**The task**. For every entry that follows, return an identical copy.

Segment Start: Data for processing

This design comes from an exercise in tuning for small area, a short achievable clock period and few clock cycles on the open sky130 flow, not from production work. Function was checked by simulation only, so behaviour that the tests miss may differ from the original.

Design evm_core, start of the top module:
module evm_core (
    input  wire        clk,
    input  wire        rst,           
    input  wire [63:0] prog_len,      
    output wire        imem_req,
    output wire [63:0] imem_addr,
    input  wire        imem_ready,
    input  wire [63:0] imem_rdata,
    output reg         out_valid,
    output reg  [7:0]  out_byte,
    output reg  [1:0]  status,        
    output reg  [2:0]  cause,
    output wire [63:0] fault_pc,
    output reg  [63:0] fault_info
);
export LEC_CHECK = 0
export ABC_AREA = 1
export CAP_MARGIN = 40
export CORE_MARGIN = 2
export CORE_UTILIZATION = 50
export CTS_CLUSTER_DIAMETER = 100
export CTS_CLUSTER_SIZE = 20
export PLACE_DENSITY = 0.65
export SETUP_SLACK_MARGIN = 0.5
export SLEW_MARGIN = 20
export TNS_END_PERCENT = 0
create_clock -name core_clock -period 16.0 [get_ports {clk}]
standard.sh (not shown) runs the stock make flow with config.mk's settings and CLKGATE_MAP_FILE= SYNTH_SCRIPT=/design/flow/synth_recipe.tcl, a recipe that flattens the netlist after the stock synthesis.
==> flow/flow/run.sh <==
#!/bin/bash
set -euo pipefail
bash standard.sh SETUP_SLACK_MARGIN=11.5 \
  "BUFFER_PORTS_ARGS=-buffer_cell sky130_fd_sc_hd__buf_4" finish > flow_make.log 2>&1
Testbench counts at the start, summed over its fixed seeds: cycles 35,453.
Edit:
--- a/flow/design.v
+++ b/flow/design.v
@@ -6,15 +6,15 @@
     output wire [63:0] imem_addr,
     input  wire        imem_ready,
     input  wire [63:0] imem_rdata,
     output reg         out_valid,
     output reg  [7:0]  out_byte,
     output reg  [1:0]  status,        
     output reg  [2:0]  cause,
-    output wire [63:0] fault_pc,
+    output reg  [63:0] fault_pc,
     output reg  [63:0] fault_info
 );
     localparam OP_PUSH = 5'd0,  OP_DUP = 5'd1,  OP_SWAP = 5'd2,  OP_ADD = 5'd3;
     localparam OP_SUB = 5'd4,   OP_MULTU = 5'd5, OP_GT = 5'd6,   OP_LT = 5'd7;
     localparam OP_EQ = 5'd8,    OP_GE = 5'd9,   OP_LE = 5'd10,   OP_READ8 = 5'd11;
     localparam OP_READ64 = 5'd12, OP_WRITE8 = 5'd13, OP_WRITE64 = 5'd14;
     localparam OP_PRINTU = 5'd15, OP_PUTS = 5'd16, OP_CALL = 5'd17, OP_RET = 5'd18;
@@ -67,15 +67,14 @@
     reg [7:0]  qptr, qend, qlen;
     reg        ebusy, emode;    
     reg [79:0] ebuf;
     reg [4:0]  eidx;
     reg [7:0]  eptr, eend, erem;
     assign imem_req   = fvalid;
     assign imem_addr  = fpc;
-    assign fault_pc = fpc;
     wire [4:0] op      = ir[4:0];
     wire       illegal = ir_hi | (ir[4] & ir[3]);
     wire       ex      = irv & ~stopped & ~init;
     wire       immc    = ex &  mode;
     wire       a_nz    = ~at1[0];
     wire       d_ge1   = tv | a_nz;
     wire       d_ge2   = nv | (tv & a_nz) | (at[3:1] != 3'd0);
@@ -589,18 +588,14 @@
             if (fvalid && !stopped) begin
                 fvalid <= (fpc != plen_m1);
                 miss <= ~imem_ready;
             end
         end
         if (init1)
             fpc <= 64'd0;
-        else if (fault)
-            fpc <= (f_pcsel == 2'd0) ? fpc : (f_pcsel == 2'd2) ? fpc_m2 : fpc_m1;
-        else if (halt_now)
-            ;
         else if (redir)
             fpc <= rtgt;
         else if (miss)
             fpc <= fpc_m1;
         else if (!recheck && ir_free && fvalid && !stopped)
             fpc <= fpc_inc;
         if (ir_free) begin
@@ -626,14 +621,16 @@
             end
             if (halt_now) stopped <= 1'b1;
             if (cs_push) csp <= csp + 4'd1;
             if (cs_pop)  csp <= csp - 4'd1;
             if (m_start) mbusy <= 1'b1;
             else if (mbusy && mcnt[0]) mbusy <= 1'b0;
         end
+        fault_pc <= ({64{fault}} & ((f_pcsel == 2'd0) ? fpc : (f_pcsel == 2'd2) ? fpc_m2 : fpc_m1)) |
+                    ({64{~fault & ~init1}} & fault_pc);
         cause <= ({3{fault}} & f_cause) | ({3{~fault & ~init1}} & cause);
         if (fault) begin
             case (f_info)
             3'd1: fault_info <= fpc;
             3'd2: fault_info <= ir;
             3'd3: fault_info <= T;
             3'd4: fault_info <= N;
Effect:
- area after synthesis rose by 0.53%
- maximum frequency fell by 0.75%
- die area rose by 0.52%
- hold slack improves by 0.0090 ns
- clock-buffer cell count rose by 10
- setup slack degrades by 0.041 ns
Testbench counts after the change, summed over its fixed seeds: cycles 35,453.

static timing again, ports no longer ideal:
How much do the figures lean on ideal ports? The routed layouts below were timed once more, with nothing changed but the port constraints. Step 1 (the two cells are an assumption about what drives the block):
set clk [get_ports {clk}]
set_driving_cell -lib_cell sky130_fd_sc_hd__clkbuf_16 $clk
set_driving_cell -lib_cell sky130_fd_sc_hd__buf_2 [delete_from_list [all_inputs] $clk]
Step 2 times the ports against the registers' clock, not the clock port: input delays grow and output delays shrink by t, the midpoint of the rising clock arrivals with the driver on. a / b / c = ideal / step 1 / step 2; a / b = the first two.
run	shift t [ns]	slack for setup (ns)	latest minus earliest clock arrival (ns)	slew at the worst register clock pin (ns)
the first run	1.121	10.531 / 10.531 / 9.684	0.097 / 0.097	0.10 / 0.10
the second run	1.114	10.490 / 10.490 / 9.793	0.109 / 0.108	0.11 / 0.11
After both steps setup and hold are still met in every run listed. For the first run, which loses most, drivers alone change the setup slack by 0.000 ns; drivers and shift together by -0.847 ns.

Segment End: Data for processing

**Output of the task**.
This design comes from an exercise in tuning for small area, a short achievable clock period and few clock cycles on the open sky130 flow, not from production work. Function was checked by simulation only, so behaviour that the tests miss may differ from the original.

Design evm_core, start of the top module:
module evm_core (
    input  wire        clk,
    input  wire        rst,           
    input  wire [63:0] prog_len,      
    output wire        imem_req,
    output wire [63:0] imem_addr,
    input  wire        imem_ready,
    input  wire [63:0] imem_rdata,
    output reg         out_valid,
    output reg  [7:0]  out_byte,
    output reg  [1:0]  status,        
    output reg  [2:0]  cause,
    output wire [63:0] fault_pc,
    output reg  [63:0] fault_info
);
export LEC_CHECK = 0
export ABC_AREA = 1
export CAP_MARGIN = 40
export CORE_MARGIN = 2
export CORE_UTILIZATION = 50
export CTS_CLUSTER_DIAMETER = 100
export CTS_CLUSTER_SIZE = 20
export PLACE_DENSITY = 0.65
export SETUP_SLACK_MARGIN = 0.5
export SLEW_MARGIN = 20
export TNS_END_PERCENT = 0
create_clock -name core_clock -period 16.0 [get_ports {clk}]
standard.sh (not shown) runs the stock make flow with config.mk's settings and CLKGATE_MAP_FILE= SYNTH_SCRIPT=/design/flow/synth_recipe.tcl, a recipe that flattens the netlist after the stock synthesis.
==> flow/flow/run.sh <==
#!/bin/bash
set -euo pipefail
bash standard.sh SETUP_SLACK_MARGIN=11.5 \
  "BUFFER_PORTS_ARGS=-buffer_cell sky130_fd_sc_hd__buf_4" finish > flow_make.log 2>&1
Testbench counts at the start, summed over its fixed seeds: cycles 35,453.
Edit:
--- a/flow/design.v
+++ b/flow/design.v
@@ -6,15 +6,15 @@
     output wire [63:0] imem_addr,
     input  wire        imem_ready,
     input  wire [63:0] imem_rdata,
     output reg         out_valid,
     output reg  [7:0]  out_byte,
     output reg  [1:0]  status,        
     output reg  [2:0]  cause,
-    output wire [63:0] fault_pc,
+    output reg  [63:0] fault_pc,
     output reg  [63:0] fault_info
 );
     localparam OP_PUSH = 5'd0,  OP_DUP = 5'd1,  OP_SWAP = 5'd2,  OP_ADD = 5'd3;
     localparam OP_SUB = 5'd4,   OP_MULTU = 5'd5, OP_GT = 5'd6,   OP_LT = 5'd7;
     localparam OP_EQ = 5'd8,    OP_GE = 5'd9,   OP_LE = 5'd10,   OP_READ8 = 5'd11;
     localparam OP_READ64 = 5'd12, OP_WRITE8 = 5'd13, OP_WRITE64 = 5'd14;
     localparam OP_PRINTU = 5'd15, OP_PUTS = 5'd16, OP_CALL = 5'd17, OP_RET = 5'd18;
@@ -67,15 +67,14 @@
     reg [7:0]  qptr, qend, qlen;
     reg        ebusy, emode;    
     reg [79:0] ebuf;
     reg [4:0]  eidx;
     reg [7:0]  eptr, eend, erem;
     assign imem_req   = fvalid;
     assign imem_addr  = fpc;
-    assign fault_pc = fpc;
     wire [4:0] op      = ir[4:0];
     wire       illegal = ir_hi | (ir[4] & ir[3]);
     wire       ex      = irv & ~stopped & ~init;
     wire       immc    = ex &  mode;
     wire       a_nz    = ~at1[0];
     wire       d_ge1   = tv | a_nz;
     wire       d_ge2   = nv | (tv & a_nz) | (at[3:1] != 3'd0);
@@ -589,18 +588,14 @@
             if (fvalid && !stopped) begin
                 fvalid <= (fpc != plen_m1);
                 miss <= ~imem_ready;
             end
         end
         if (init1)
             fpc <= 64'd0;
-        else if (fault)
-            fpc <= (f_pcsel == 2'd0) ? fpc : (f_pcsel == 2'd2) ? fpc_m2 : fpc_m1;
-        else if (halt_now)
-            ;
         else if (redir)
             fpc <= rtgt;
         else if (miss)
             fpc <= fpc_m1;
         else if (!recheck && ir_free && fvalid && !stopped)
             fpc <= fpc_inc;
         if (ir_free) begin
@@ -626,14 +621,16 @@
             end
             if (halt_now) stopped <= 1'b1;
             if (cs_push) csp <= csp + 4'd1;
             if (cs_pop)  csp <= csp - 4'd1;
             if (m_start) mbusy <= 1'b1;
             else if (mbusy && mcnt[0]) mbusy <= 1'b0;
         end
+        fault_pc <= ({64{fault}} & ((f_pcsel == 2'd0) ? fpc : (f_pcsel == 2'd2) ? fpc_m2 : fpc_m1)) |
+                    ({64{~fault & ~init1}} & fault_pc);
         cause <= ({3{fault}} & f_cause) | ({3{~fault & ~init1}} & cause);
         if (fault) begin
             case (f_info)
             3'd1: fault_info <= fpc;
             3'd2: fault_info <= ir;
             3'd3: fault_info <= T;
             3'd4: fault_info <= N;
Effect:
- area after synthesis rose by 0.53%
- maximum frequency fell by 0.75%
- die area rose by 0.52%
- hold slack improves by 0.0090 ns
- clock-buffer cell count rose by 10
- setup slack degrades by 0.041 ns
Testbench counts after the change, summed over its fixed seeds: cycles 35,453.

static timing again, ports no longer ideal:
How much do the figures lean on ideal ports? The routed layouts below were timed once more, with nothing changed but the port constraints. Step 1 (the two cells are an assumption about what drives the block):
set clk [get_ports {clk}]
set_driving_cell -lib_cell sky130_fd_sc_hd__clkbuf_16 $clk
set_driving_cell -lib_cell sky130_fd_sc_hd__buf_2 [delete_from_list [all_inputs] $clk]
Step 2 times the ports against the registers' clock, not the clock port: input delays grow and output delays shrink by t, the midpoint of the rising clock arrivals with the driver on. a / b / c = ideal / step 1 / step 2; a / b = the first two.
run	shift t [ns]	slack for setup (ns)	latest minus earliest clock arrival (ns)	slew at the worst register clock pin (ns)
the first run	1.121	10.531 / 10.531 / 9.684	0.097 / 0.097	0.10 / 0.10
the second run	1.114	10.490 / 10.490 / 9.793	0.109 / 0.108	0.11 / 0.11
After both steps setup and hold are still met in every run listed. For the first run, which loses most, drivers alone change the setup slack by 0.000 ns; drivers and shift together by -0.847 ns.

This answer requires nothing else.